==> config.mk <==
export PLATFORM = sky130hd
export DESIGN_NAME = fsc_cell
export DESIGN_NICKNAME = d
export VERILOG_FILES = /design/src/rtl/fsc_pkg.sv /design/src/rtl/fsc_cell.sv
export SDC_FILE = /design/constraint.sdc
export NUM_CORES = 1
export LEC_CHECK = 0
export ABC_AREA = 1
export BUFFER_PORTS_ARGS = -buffer_cell sky130_fd_sc_hd__buf_2
export CAP_MARGIN = 20
export CORE_MARGIN = 2
export CORE_UTILIZATION = 54
export DETAILED_ROUTE_END_ITERATION = 8
export PLACE_DENSITY = 0.85
export SLEW_MARGIN = 10
export SYNTH_ARGS = -nofsm -noshare
export SYNTH_HDL_FRONTEND = slang
export SYNTH_SLANG_ARGS = --single-unit
==> constraint.sdc <==
create_clock -name clk_i -period 2.9 [get_ports clk_i]
set_input_delay 0.58 -clock clk_i [delete_from_list [all_inputs] [get_ports clk_i]]
set_output_delay 0.58 -clock clk_i [all_outputs]
set_load 0.03 [all_outputs]
==> src/rtl/fsc_pkg.sv <==
package fsc_pkg;

  localparam int unsigned CntW   = 6;
  localparam int unsigned AddrW  = 32;
  localparam int unsigned LenW   = 7;
  localparam int unsigned FqcW   = 7;
  localparam int unsigned QueueW = 6;

  localparam logic [15:0] EthArp  = 16'h0806;
  localparam logic [15:0] EthVlan = 16'h8100;
  localparam logic [15:0] EthIpv6 = 16'h86DD;
  localparam logic [15:0] EthIpv4 = 16'h0800;
  localparam logic [7:0]  ProtoIcmp   = 8'd1;
  localparam logic [7:0]  ProtoIcmpv6 = 8'd58;

  localparam logic [2:0] CfgSrcCount = 3'd0;
  localparam logic [2:0] CfgDstCount = 3'd1;
  localparam logic [2:0] CfgFlowEt   = 3'd2;
  localparam logic [2:0] CfgFqc      = 3'd3;
  localparam logic [2:0] CfgSockMask = 3'd4;

  localparam logic [2:0] RsnRedirect  = 3'd0;
  localparam logic [2:0] RsnMalformed = 3'd1;
  localparam logic [2:0] RsnArp       = 3'd2;
  localparam logic [2:0] RsnIcmp      = 3'd3;
  localparam logic [2:0] RsnNoSocket  = 3'd4;
  localparam logic [2:0] RsnFiltered  = 3'd5;

  typedef enum logic [1:0] {
    StIdle,
    StStart,
    StRun
  } state_e;

  // token handed from cell to cell along the rule chain
  typedef struct packed {
    logic             valid;
    logic [AddrW-1:0] src_addr;
    logic [AddrW-1:0] dst_addr;
    logic             src_hit;
    logic             dst_hit;
  } link_t;

  typedef struct packed {
    logic             en;
    logic             table_sel;
    logic [4:0]       index;
    logic [AddrW-1:0] network;
    logic [AddrW-1:0] mask;
  } rule_wr_t;

endpackage

==> src/rtl/fsc_cell.sv <==
module fsc_cell #(
  parameter int unsigned Idx = 0
) (
  input  logic                     clk_i,
  input  logic                     rst_ni,
  input  fsc_pkg::rule_wr_t        wr_i,
  input  logic [fsc_pkg::CntW-1:0] src_nrules_i,
  input  logic [fsc_pkg::CntW-1:0] dst_nrules_i,
  input  fsc_pkg::link_t           link_i,
  output fsc_pkg::link_t           link_o
);
  import fsc_pkg::*;

  logic [AddrW-1:0] src_net_q, src_mask_q, dst_net_q, dst_mask_q;
  logic             valid_q;
  logic [AddrW-1:0] src_addr_q, dst_addr_q;
  logic             src_hit_q, dst_hit_q;
  logic             hit_src, hit_dst, wr_here;

  assign wr_here = wr_i.en && (32'(wr_i.index) == 32'(Idx));

  always_ff @(posedge clk_i) begin
    if (wr_here && !wr_i.table_sel) begin
      src_net_q  <= wr_i.network;
      src_mask_q <= wr_i.mask;
    end
    if (wr_here && wr_i.table_sel) begin
      dst_net_q  <= wr_i.network;
      dst_mask_q <= wr_i.mask;
    end
  end

  // a cell only counts when it lies below the programmed rule count
  assign hit_src = (32'(Idx) < 32'(src_nrules_i)) &&
                   ((link_i.src_addr & src_mask_q) == (src_net_q & src_mask_q));
  assign hit_dst = (32'(Idx) < 32'(dst_nrules_i)) &&
                   ((link_i.dst_addr & dst_mask_q) == (dst_net_q & dst_mask_q));

  always_ff @(posedge clk_i or negedge rst_ni) begin
    if (!rst_ni) begin
      valid_q <= 1'b0;
    end else begin
      valid_q <= link_i.valid;
    end
  end

  always_ff @(posedge clk_i) begin
    src_addr_q <= link_i.src_addr;
    dst_addr_q <= link_i.dst_addr;
    src_hit_q  <= link_i.src_hit | hit_src;
    dst_hit_q  <= link_i.dst_hit | hit_dst;
  end

  assign link_o = '{valid: valid_q, src_addr: src_addr_q, dst_addr: dst_addr_q,
                    src_hit: src_hit_q, dst_hit: dst_hit_q};

endmodule

==> metrics.cfg, run 1 <==
[finish]
final_util = 0.710
area_delta_synth_final_pct = 28.6
fin_area_um2 = 8490
fin_nets = 906
antenna_cells = 0
drive_above_1_share = 0.334

[route]
drt_iter0_drc = 206
vias = 4463
routed_wirelength_mm = 13.3
drc = 0
first_pass_iters = 4
drtAntennaViolNets = 0
viasPerCell = 4.88
avgRoutedWirePerCell_um = 14.5

[clocking]
path_clk_slew_ps = 60
cts.sinks = 195
clock_latency_ps = 410
cts_tree = done
clockBufferDepth = 2
cts_inserted_buffers = 17
htreeDepth = 4
cts_resized = 0
cts_root_buf = clkbuf_16

[yosys]
synthTopCellsByArea = edfxtp_1 58%, dfxtp_1 20%, nand2_1 7.0%
synthArstFlopShare = 0.00513
synth_cells = 515
yosysTopAreaCell = edfxtp_1
synth_nets = 667
synth_area_um2 = 6600
avgSynthCellArea_um2 = 12.8
ys_seq_elements = 195
synth_common_cells = 128 x edfxtp_1, 124 x nand2_1, 66 x dfxtp_1
synth_warnings = 0
ys_seq_area_frac = 0.786
yosysTopAreaCellShare = 0.582
synth_edf_count = 128
synth_flop_cell = edfxtp_1
ys_types = 17
synth_most_common_cell = edfxtp_1

[pwr]
pwr-share-clk = 0.398
p_per_area_nw_per_um2 = 664
p_sw_frac = 0.210
vdd_drop_max_mv = 0.603
seq_power_share = 0.538
comb_power_share = 0.065
p_int_w = 0.00445
p_switching_w = 0.00119
leakage_nw = 3.77

[placement]
gp_congestion = 0.806
post-dp-hpwl_mm = 10.0
placed_area_um2 = 7900
place_ws_ps = 898
portBuffers = 218

[min_path]
hold_path_startpoint = link_i[66]
min_path_cells = 1
hp-class = input port to flip-flop
holdPathEnd = valid_q

[floorplan]
die_h_um = 115
dieWidth_um = 115
start_util = 0.552
ioPinCount = 219
rows = 40
die_area_um2 = 13100
core-area_um2 = 12000

[run]
maxCapViolations = 0

[worst_setup_path]
crit_path_end_kind = flip-flop
reg2reg_from = src_net_q[4]
crit_path_start_kind = input port
path_class = input port to flip-flop
r2r_cells = 9
cp.required_ps = 2960
arrival_ps = 1600
timing.rr.end = src_hit_q
crit_fanout = 34
r2r_slack_ps = 1590

[sta]
relSlewSlack = 0.693
setup_viol_count_final = 0
whs_ps = 277
slew_viol_final = 0
setup_ws_ps = 1360
finClkSkew_ps = 6.48
fin_crit_sh = 0.532
tightest_slew_ps = 460
max_freq_mhz = 648
min_period_ps = 1540
hold_viol = 0
rsz0062_at_grt = no

[global_routing]
overflow = 0
grt_pass1_wl_mm = 19.9
grt_pass1_vias = 4482
grt_max_degree = 35
antenna_found_initial = 1
track_usage = 0.205

[outcome]
status = complete, no violations

==> state kept, by name, summed over array words and instances, names as in the netlist <==
signal	count
dst_addr_q	32
dst_mask_q	32
dst_net_q	32
src_addr_q	32
src_mask_q	32
src_net_q	32
dst_hit_q	1
src_hit_q	1
valid_q	1
==> timing repair <==
| action | CTS | global route |
|---|---|---|
| hold buffers | 1 | 0 |
| buffers inserted | 0 | 0 |
| endpoints found under the hold margin | 1 | 0 |
==> cells by family after synthesis <==
logic type / synth area share
flip-flops: 0.786
XOR/XNOR: 0.00133
AO/OA/AOI/OAI: 0.00758
AND/OR/NAND/NOR: 0.173
buffers and inverters: 0.0324
==> area by class of cell <==
cell class | instances | area [um2]
Tap cell | 147 | 184
Clock inverter | 6 | 38.8
Sequential cell | 195 | 5190
Timing Repair Buffer | 223 | 1130
Clock buffer | 26 | 543
Fill cell | 777 | 3470
Inverter | 51 | 191
Multi-Input combinational cell | 266 | 1210
==> worst max-delay path: stages <==
cell     delay (ps)
buf_2           100
nor2_1          100
nand4_1         220
nor2_4          160
buf_4           420
==> layer usage <==
layer / routed length [um] / up-vias / GRT usage
li1: - / 2191 / -
met1: 5140 / 2066 / 0.223
met2: 6760 / 177 / 0.367
met3: 1010 / 29 / 0.0651
met4: 367 / 0 / 0.0927
met5: 0 / - / 0
==> placed cells by master (no fill, tap or decap), types with 2 or more instances in the layout <==
cell type and instances:
or2_0 2, clkbuf_8 2, buf_4 4, dfxtp_1 66, nand3_2 4, nor2_1 37
inv_4 3, a21oi_1 4, clkbuf_1 4, nor2_4 2, edfxtp_1 128, buf_2 218
inv_1 51, nand3_1 55, o21a_1 2, clkinvlp_4 2, or2_1 30, clkbuf_16 20
o21ai_0 3, nand2_1 124
==> power groups by stage <==
| stage | Sequential (W) | Combinational (W) | Clock (W) |
|---|---|---|---|
| 2_1_floorplan | 0.00319 | 0.0000667 | 0 |
| 3_3_place_gp | 0.00309 | 0.000350 | 0 |
| 3_5_place_dp | 0.00309 | 0.000364 | 0 |
| 4_1_cts | 0.00303 | 0.000366 | 0.00228 |
| 5_1_grt | 0.00304 | 0.000395 | 0.00239 |
| 6_report | 0.00303 | 0.000364 | 0.00224 |
==> through the flow <==
stage	total power, W	setup TNS (ps)	instances
6_report	0.00564	0	914
3_3_place_gp	0.00344	0	881
3_5_place_dp	0.00346	0	881
2_1_floorplan	0.00326	-134370	515
4_1_cts	0.00567	0	914
5_1_grt	0.00582	0	914
==> worst max path at each step <==
| stage | from | end | slack (ps) | depth (start not counted) |
|---|---|---|---|---|
| finish | wr_i[67] | dst_mask_q[21] | 1360 | 5 |
| CTS | wr_i[67] | dst_net_q[19] | 1350 | 5 |
| global route | wr_i[67] | dst_net_q[19] | 1250 | 5 |
| floorplan | wr_i[67] | dst_mask_q[0] | -1050 | 3 |
| detailed placement | wr_i[67] | dst_net_q[24] | 900 | 5 |
| global placement | wr_i[67] | dst_net_q[21] | 990 | 5 |
Power figures use the tool's default switching activity.
==> run 2, diff against run 1 <==
- ABC_AREA: 1 -> 0
- CORE_UTILIZATION: 54 -> 49
- PLACE_DENSITY: 0.85 -> 0.79
- clock period: 2.9 -> 1.6 ns (I/O delays scaled with it)
==> run 2 against run 1 <==
Clock power is 89% higher. Largest cell class unchanged. Die area up 2.7%. Worst setup slack lost 1300 ps.
==> metrics.cfg, run 2 <==
[yosys]
synth_area_um2 = 6160  ; -6.7%
synth_cells = 315  ; -39%
synth_nets = 467  ; -30%
avgSynthCellArea_um2 = 19.6  ; +52%
yosysTopAreaCellShare = 0.624  ; +0.0420
ys_seq_elements = 195  ; unchanged
synth_warnings = 0  ; unchanged
synth_most_common_cell = edfxtp_1
synthTopCellsByArea = edfxtp_1 62%, dfxtp_1 21%, xor2_1 9.1%
synth_common_cells = 128 x edfxtp_1, 66 x dfxtp_1, 64 x xor2_1
synth_flop_cell = edfxtp_1
yosysTopAreaCell = edfxtp_1
ys_seq_area_frac = 0.843  ; +0.0567
synthArstFlopShare = 0.00513  ; unchanged
ys_types = 16  ; -1
synth_edf_count = 128  ; unchanged

[finish]
layout_common_cells = 218 x buf_2, 128 x edfxtp_1, 66 x dfxtp_1
fin_area_um2 = 8240  ; -3.0%
drive_above_1_share = 0.469  ; +0.135
final_common_cell = buf_2
area_delta_synth_final_pct = 33.8
fin_nets = 713  ; -21%

[clocking]
path_clk_slew_ps = 70  ; about the same
cts_tree = done
clock_latency_ps = 420  ; about the same
cts_root_buf = clkbuf_16
clockBufferDepth = 2  ; unchanged
cts.sinks = 195  ; unchanged
htreeDepth = 4  ; unchanged
cts_inserted_buffers = 17  ; unchanged
post_cts_buffers = 0  ; unchanged

[worst_setup_path]
arrival_ps = 1890  ; +290 ps
crit_fanout = 1  ; -97%
cp.required_ps = 1970  ; -990 ps
crit_path_end_kind = flip-flop
crit_path_start_kind = flip-flop
path_class = flip-flop to flip-flop

[route]
drc = 0  ; unchanged
avgRoutedWirePerCell_um = 17.4  ; +20%
vias = 3565  ; -20%
dr_wl_met3_mm = 1.05  ; +3.6%
drtAntennaViolNets = 0  ; unchanged
wl_met2_mm = 6.58  ; -2.6%
topRoutingLayerUsed = met4
wl_met1_mm = 5.08  ; -1.1%
drt_iter0_drc = 165  ; -20%
viasPerCell = 4.80  ; -1.7%
routed_wirelength_mm = 13.0  ; -2.4%
first_pass_iters = 4  ; unchanged

[global_routing]
antenna_found_initial = 2  ; +1
track_usage = 0.197  ; -0.00812
grt_pass1_vias = 3767  ; -16%
grt_pass1_wl_mm = 18.9  ; -5.5%
overflow = 0  ; unchanged
grt_max_degree = 36  ; +2.9%

[run]
maxCapViolations = 0  ; unchanged

[sta]
relSlewSlack = 0.633  ; -0.0608
fin_crit_sh = 0.951
hold_viol = 0  ; unchanged
tightest_slew_ps = 551  ; +91.2 ps
setup_viol_count_final = 0  ; unchanged
setup_ws_ps = 78.5  ; -1280 ps
max_freq_mhz = 657
slew_viol_final = 0  ; unchanged
fin_setup_tns_ps = 0  ; unchanged
finClkSkew_ps = 4.44  ; -2.03 ps
min_period_ps = 1520

[floorplan]
die_area_um2 = 13500  ; +2.7%
core-area_um2 = 12200  ; +1.7%
start_util = 0.506  ; -0.0456
die_h_um = 116  ; +1.3%
rows = 40  ; unchanged
ioPinCount = 219  ; unchanged
dieWidth_um = 116  ; +1.3%

[min_path]
hp-class = input port to flip-flop

[placement]
place_ws_ps = -28.2  ; -927 ps
portBuffers = 218  ; unchanged
gp_congestion = 0.777  ; -3.6%
placed_area_um2 = 7600  ; -3.8%
post-dp-hpwl_mm = 9.88  ; -1.7%

[outcome]
status = complete, no violations

[pwr]
vdd_drop_max_mv = 0.928  ; +54%
p_per_area_nw_per_um2 = 1260  ; +90%
leakage_nw = 3.34  ; -11%
design_power_total_w = 0.0104  ; +84%

-- run 2: cell count changes after synthesis, moves of 5 or more --
cell and change:
nand2_1 -123, nor2_1 -35, nand4_1 +5, a22oi_1 +26, xor2_1 +63, or2_1 -30, nand3_1 -53, inv_1 -51
-- run 2: final timing paths --
kind                                from             to  slack (ps)  cells after the start
max reg2reg                dst_net_q[23]      dst_hit_q          80                      5
min in group asynchronous         rst_ni        valid_q         200                      2
max in group asynchronous         rst_ni        valid_q        1320                      2
max                        dst_net_q[23]      dst_hit_q          80                      5
min                           link_i[42]  src_addr_q[8]          20                      1
min reg2reg                src_mask_q[7]      src_hit_q         660                      2
-- run 2: final cells by class --
cell class | count | area, um2
multi-input cells | 117 | 991
well taps | 168 | 210
clock buffers | 18 | 439
flip-flops and latches | 195 | 5190
fillers | 849 | 3920
clock inverters | 14 | 160
repair buffers | 230 | 1250
diodes | 1 | 2.50
-- run 2: kinds of logic after synthesis --
| family | share of synthesized area |
|---|---|
| flip-flops | 0.843 |
| buffers and inverters | 0.00366 |
| AND/OR/NAND/NOR | 0.0173 |
| AO/OA/AOI/OAI | 0.0455 |
| XOR/XNOR | 0.0910 |
-- run 2: power breakdown --
part	leakage [nW]	internal (W)	total (W)	switching [W]
Sequential	1.72	0.00547	0.00550	0.0000277
Combinational	1.33	0.000269	0.000680	0.000411
Clock	0.293	0.00249	0.00423	0.00174
Total	3.34	0.00822	0.0104	0.00218
-- run 2: layer usage --
layer	vias up	GRT usage
met3	17	0.0669
met5	-	0
met1	1692	0.231
li1	1687	-
met4	0	0.0738
met2	169	0.340
-- run 2: repair_timing --
action,in CTS,in global routing
hold endpoints to repair,2,0
hold buffers,2,0
resized for setup,0,3
setup endpoints to repair,0,2
-- run 2: worst max-delay path, stage by stage (launching register included) --
cell and delay [ps]:
edfxtp_1 400, xor2_1 160, a22oi_2 240, nand4_1 250, nor4_2 270, a21o_1 140
-- run 2: stage by stage --
step,utilization,instances,hold slack [ps]
after floorplan,-,315,24.4
after global placement,0.625,708,94.1
after detailed placement,0.625,708,96.4
after CTS,0.676,742,2.50
after global routing,0.677,742,1.04
final,0.678,743,20.5
==> run 3, diff against run 2 <==
- CORE_UTILIZATION: 49 -> 35
- PLACE_DENSITY: 0.79 -> unset
==> run 3 against run 2 <==
Clock-buffer cell count decreased by 1. First-iteration DRC count is 4.8% lower. Clock skew is 0.88 ps higher. Maximum frequency increased by 0.50%. Clock power is 4% higher. Final area up 2.2%.
==> metrics.cfg, run 3 (same netlist as run 2, synthesis figures left out) <==
[outcome]
status = complete, no violations

[clocking]
cts.sinks = 195  ; unchanged
cts_tree = done
cts_root_buf = clkbuf_16
path_clk_slew_ps = 70  ; about the same
clock_latency_ps = 420  ; about the same
clockBufferDepth = 2  ; unchanged
htreeDepth = 4  ; unchanged
cts_inserted_buffers = 17  ; unchanged

[floorplan]
dieWidth_um = 137  ; +18%
rows = 48  ; +20%
die_area_um2 = 18700  ; +39%
core-area_um2 = 17200  ; +42%
start_util = 0.357  ; -0.149
ioPinCount = 219  ; unchanged
die_h_um = 137  ; +18%

[worst_setup_path]
crit_fanout = 1  ; unchanged
slowest_delay_ps = 400  ; about the same
crit_buf_inv = 0  ; unchanged
critical_path.cell_chain = xor2_1 -> a22oi_1 -> nand4_1 -> nor4_4 -> a21o_1
worst_path_max_delay_cell = edfxtp_1
arrival_ps = 1880  ; about the same
path_delay_family = simple AND/OR/NAND/NOR gates
path_class = flip-flop to flip-flop
crit_path_end_kind = flip-flop
crit_path_start_kind = flip-flop
cp.required_ps = 1970  ; about the same

[sta]
min_period_ps = 1510  ; -7.50 ps
fin_crit_sh = 0.946  ; -0.00469
setup_viol_count_final = 0  ; unchanged
rsz0062_at_grt = yes
relSlewSlack = 0.669  ; +0.0362
hold_viol = 0  ; unchanged
finClkSkew_ps = 5.33  ; +0.884 ps
max_freq_mhz = 661  ; +0.50%
whs_ps = 21.0  ; +0.564 ps
tightest_slew_ps = 497  ; -54.3 ps
slew_viol_final = 0  ; unchanged

[route]
drtAntennaViolNets = 0  ; unchanged
avgRoutedWirePerCell_um = 16.5  ; -5.5%
vias = 3506  ; -1.7%
routed_wirelength_mm = 13.2  ; +2.2%
viasPerCell = 4.36  ; -9.1%
drc = 0  ; unchanged
first_pass_iters = 4  ; unchanged
drt_iter0_drc = 157  ; -4.8%

[pwr]
design_power_total_w = 0.0106  ; +1.9%
leakage_nw = 3.38  ; +0.99%
vdd_drop_max_mv = 0.702  ; -24%
p_per_area_nw_per_um2 = 1260  ; -0.27%

[finish]
instances_no_fill = 804  ; +8.2%
fillers = 1499  ; +77%
drive_above_1_share = 0.472  ; +0.00368
area_delta_synth_final_pct = 36.7
layout_common_cells = 218 x buf_2, 128 x edfxtp_1, 66 x dfxtp_1
fin_nets = 717  ; +0.56%
seqCellArea_um2 = 5190  ; unchanged
multi_input_area_um2 = 1030  ; +4.0%
final_common_cell = buf_2

[min_path]
hp-class = input port to flip-flop

[placement]
post-dp-hpwl_mm = 10.0  ; +1.5%
placed_cells = 763  ; +7.8%
portBuffers = 218  ; unchanged
gp_congestion = 0.700  ; -9.9%

[run]
maxCapViolations = 0  ; unchanged

[global_routing]
track_usage = 0.141  ; -0.0564
grt_pass1_wl_mm = 19.0  ; +0.69%
grt_max_degree = 37  ; +2.8%
grt_pass1_vias = 3595  ; -4.6%
antenna_found_initial = 1  ; -1
overflow = 0  ; unchanged

==> run 3: cell count changes in the layout (fill, tap and decap cells not counted) <==
| cell | delta |
|---|---|
| a22oi_1 | -4 |
| a22oi_2 | +4 |
| buf_4 | -2 |
| clkbuf_8 | -1 |
| clkinv_2 | -5 |
| dlygate4sd3_1 | +6 |
| inv_6 | +3 |
| inv_8 | +3 |
| nand3_1 | -1 |
| nand3_2 | +1 |
| nor4_1 | -1 |
| nor4_4 | +1 |
==> run 3: area by class of cell <==
class | instances | share of cell area
Clock buffer | 17 | 0.0505
Clock inverter | 15 | 0.0232
Timing Repair Buffer | 234 | 0.154
Antenna cell | 1 | 0.000297
Tap cell | 225 | 0.0334
Sequential cell | 195 | 0.616
Multi-Input combinational cell | 117 | 0.122
==> run 3: routing by layer <==
layer | GRT usage | up-vias | routed length (um) | part of all wire
met2 | 0.227 | 140 | 6360 | 0.48
met4 | 0.0503 | 0 | 180 | 0.014
met3 | 0.0437 | 12 | 973 | 0.073
met5 | 0 | - | 0 | 0
li1 | - | 1690 | - | -
met1 | 0.180 | 1664 | 5730 | 0.43
==> run 3: timing repair <==
item,4_1_cts,5_1_grt
endpoints found under the setup margin,2,2
setup buffers,0,0
hold buffers,7,1
gates resized for setup,7,3
cloned,0,0
endpoints found under the hold margin,7,1
pin swaps,4,1
==> run 3: path summary, 6_finish.rpt <==
check | from | to | slack [ps] | cells past startpoint
setup / recovery | dst_net_q[1] | dst_hit_q | 90 | 5
hold / removal | link_i[43] | src_addr_q[9] | 20 | 1
setup reg to reg | dst_net_q[1] | dst_hit_q | 90 | 5
hold reg to reg | src_mask_q[7] | src_hit_q | 650 | 2
max in group asynchronous | rst_ni | valid_q | 1330 | 2
min in group asynchronous | rst_ni | valid_q | 190 | 2
==> run 3: through the flow <==
stage	setup WS [ps]	util	instance area [um2]	TNS (ps)
5_1_grt	-58.3	0.488	8420	-103
4_1_cts	5.53	0.487	8390	0
2_1_floorplan	-481	-	6180	-49930
3_3_place_gp	-239	0.444	7660	-379
3_5_place_dp	-225	0.444	7660	-749
6_report	86.0	0.488	8420	0
==> run 3: power breakdown <==
part | leakage [nW] | internal (W) | switching, W
Sequential | 1.72 | 0.00547 | 0.0000277
Clock | 0.298 | 0.00251 | 0.00190
Combinational | 1.36 | 0.000277 | 0.000410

# # # # # # #

**Activity**
Please transcribe, exactly and with nothing added, the lines from the first line of the material above through the line that contains "localparam int unsigned AddrW".

**Task solution**
==> config.mk <==
export PLATFORM = sky130hd
export DESIGN_NAME = fsc_cell
export DESIGN_NICKNAME = d
export VERILOG_FILES = /design/src/rtl/fsc_pkg.sv /design/src/rtl/fsc_cell.sv
export SDC_FILE = /design/constraint.sdc
export NUM_CORES = 1
export LEC_CHECK = 0
export ABC_AREA = 1
export BUFFER_PORTS_ARGS = -buffer_cell sky130_fd_sc_hd__buf_2
export CAP_MARGIN = 20
export CORE_MARGIN = 2
export CORE_UTILIZATION = 54
export DETAILED_ROUTE_END_ITERATION = 8
export PLACE_DENSITY = 0.85
export SLEW_MARGIN = 10
export SYNTH_ARGS = -nofsm -noshare
export SYNTH_HDL_FRONTEND = slang
export SYNTH_SLANG_ARGS = --single-unit
==> constraint.sdc <==
create_clock -name clk_i -period 2.9 [get_ports clk_i]
set_input_delay 0.58 -clock clk_i [delete_from_list [all_inputs] [get_ports clk_i]]
set_output_delay 0.58 -clock clk_i [all_outputs]
set_load 0.03 [all_outputs]
==> src/rtl/fsc_pkg.sv <==
package fsc_pkg;

  localparam int unsigned CntW   = 6;
  localparam int unsigned AddrW  = 32;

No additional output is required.